Stored items from a collection
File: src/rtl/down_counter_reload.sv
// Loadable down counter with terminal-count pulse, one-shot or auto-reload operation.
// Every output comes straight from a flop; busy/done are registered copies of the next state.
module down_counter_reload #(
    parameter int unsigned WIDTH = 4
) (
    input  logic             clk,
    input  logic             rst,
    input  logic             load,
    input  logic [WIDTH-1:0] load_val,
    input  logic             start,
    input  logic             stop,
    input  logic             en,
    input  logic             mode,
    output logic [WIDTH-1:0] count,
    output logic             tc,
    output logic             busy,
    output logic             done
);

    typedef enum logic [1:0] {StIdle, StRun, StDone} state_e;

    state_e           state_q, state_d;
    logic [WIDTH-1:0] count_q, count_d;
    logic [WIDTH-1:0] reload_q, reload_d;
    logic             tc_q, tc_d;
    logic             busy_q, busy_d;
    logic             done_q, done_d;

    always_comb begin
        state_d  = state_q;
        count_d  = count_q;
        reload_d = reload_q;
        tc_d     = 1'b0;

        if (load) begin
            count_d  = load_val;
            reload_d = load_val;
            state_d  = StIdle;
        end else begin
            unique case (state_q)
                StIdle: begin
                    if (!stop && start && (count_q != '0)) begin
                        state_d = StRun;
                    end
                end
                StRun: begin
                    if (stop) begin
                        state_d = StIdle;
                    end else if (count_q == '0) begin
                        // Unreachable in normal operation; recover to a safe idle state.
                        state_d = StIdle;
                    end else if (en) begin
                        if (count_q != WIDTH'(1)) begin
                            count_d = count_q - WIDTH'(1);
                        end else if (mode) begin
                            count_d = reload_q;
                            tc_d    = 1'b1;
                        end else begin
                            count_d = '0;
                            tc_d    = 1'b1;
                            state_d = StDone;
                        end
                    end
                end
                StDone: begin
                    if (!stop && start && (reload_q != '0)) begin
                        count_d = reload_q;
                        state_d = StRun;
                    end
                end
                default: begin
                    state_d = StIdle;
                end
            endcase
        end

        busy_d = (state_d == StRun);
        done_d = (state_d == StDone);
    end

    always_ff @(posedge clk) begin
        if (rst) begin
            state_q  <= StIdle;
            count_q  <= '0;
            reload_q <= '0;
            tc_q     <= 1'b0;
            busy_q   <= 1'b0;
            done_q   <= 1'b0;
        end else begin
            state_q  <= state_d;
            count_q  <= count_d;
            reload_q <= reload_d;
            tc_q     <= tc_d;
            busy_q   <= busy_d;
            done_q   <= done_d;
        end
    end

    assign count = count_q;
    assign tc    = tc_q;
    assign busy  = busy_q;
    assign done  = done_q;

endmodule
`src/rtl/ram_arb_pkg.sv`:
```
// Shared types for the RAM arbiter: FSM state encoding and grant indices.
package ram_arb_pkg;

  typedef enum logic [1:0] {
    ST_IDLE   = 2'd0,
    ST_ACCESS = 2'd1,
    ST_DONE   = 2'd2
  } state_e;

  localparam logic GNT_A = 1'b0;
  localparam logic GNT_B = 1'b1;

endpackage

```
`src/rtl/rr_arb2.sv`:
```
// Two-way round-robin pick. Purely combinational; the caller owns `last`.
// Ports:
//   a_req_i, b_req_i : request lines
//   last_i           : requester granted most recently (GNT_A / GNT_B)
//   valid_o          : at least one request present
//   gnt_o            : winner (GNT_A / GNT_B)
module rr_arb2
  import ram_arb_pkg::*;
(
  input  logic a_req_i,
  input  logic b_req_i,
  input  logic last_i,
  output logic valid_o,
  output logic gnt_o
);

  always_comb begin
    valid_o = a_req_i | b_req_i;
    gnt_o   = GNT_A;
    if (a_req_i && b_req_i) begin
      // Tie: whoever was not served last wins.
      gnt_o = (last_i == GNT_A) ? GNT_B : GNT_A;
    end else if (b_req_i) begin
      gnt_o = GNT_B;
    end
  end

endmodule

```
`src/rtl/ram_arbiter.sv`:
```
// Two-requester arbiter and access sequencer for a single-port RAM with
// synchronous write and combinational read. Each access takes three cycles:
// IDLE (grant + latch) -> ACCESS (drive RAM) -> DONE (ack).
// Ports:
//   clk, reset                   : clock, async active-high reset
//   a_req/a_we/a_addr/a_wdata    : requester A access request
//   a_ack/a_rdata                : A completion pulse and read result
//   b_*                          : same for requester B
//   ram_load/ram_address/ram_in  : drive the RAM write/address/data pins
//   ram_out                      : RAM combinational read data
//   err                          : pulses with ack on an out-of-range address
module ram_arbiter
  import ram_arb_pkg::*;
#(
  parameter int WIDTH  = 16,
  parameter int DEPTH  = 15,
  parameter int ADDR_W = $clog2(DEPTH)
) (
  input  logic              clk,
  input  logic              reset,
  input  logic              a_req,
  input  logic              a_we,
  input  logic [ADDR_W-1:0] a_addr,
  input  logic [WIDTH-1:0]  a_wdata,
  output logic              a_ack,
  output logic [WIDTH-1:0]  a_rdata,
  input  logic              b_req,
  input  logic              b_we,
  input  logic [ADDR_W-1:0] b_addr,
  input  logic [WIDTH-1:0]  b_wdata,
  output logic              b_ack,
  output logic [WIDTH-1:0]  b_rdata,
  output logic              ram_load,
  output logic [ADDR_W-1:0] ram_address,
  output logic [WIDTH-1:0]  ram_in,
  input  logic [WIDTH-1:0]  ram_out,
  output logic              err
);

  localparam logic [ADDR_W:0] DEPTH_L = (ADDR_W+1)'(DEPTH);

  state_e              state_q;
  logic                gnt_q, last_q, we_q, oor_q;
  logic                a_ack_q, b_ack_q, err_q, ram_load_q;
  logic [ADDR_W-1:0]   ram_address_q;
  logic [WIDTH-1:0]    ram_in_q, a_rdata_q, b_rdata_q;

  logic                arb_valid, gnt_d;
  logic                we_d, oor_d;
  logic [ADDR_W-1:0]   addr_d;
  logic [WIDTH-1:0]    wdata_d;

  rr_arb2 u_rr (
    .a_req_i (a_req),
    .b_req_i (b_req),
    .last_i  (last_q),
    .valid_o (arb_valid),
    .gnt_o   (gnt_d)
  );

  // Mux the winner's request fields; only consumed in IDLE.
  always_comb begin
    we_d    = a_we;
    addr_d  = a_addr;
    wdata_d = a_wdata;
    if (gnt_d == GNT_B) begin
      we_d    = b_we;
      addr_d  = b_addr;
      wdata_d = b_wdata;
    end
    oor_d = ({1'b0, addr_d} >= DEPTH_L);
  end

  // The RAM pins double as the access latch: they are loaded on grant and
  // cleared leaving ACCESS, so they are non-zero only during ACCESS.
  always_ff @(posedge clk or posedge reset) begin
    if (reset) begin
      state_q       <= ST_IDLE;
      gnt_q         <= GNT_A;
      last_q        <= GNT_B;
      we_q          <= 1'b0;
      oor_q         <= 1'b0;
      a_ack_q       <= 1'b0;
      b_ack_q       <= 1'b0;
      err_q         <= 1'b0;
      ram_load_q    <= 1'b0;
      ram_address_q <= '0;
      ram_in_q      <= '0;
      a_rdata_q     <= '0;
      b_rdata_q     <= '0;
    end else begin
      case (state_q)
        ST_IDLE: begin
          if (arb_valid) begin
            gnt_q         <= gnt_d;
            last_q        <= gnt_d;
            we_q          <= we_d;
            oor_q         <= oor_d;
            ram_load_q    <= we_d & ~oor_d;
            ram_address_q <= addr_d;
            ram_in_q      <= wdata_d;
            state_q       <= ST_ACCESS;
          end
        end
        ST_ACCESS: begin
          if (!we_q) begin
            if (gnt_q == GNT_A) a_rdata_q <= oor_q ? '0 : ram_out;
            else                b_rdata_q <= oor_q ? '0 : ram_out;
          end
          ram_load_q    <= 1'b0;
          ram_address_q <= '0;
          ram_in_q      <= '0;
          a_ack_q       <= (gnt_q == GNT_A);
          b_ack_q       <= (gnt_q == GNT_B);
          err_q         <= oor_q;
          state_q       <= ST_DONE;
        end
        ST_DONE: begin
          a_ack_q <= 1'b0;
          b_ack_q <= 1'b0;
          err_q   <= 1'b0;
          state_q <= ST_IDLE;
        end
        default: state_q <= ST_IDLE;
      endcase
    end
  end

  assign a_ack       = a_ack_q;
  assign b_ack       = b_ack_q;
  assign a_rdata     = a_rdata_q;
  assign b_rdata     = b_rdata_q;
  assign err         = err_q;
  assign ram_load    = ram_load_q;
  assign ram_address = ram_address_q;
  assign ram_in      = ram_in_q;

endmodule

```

> [TASK DETAILS]: What is needed is one number: how many lines of the records above contain the word "else".

> [SOLUTION]: 9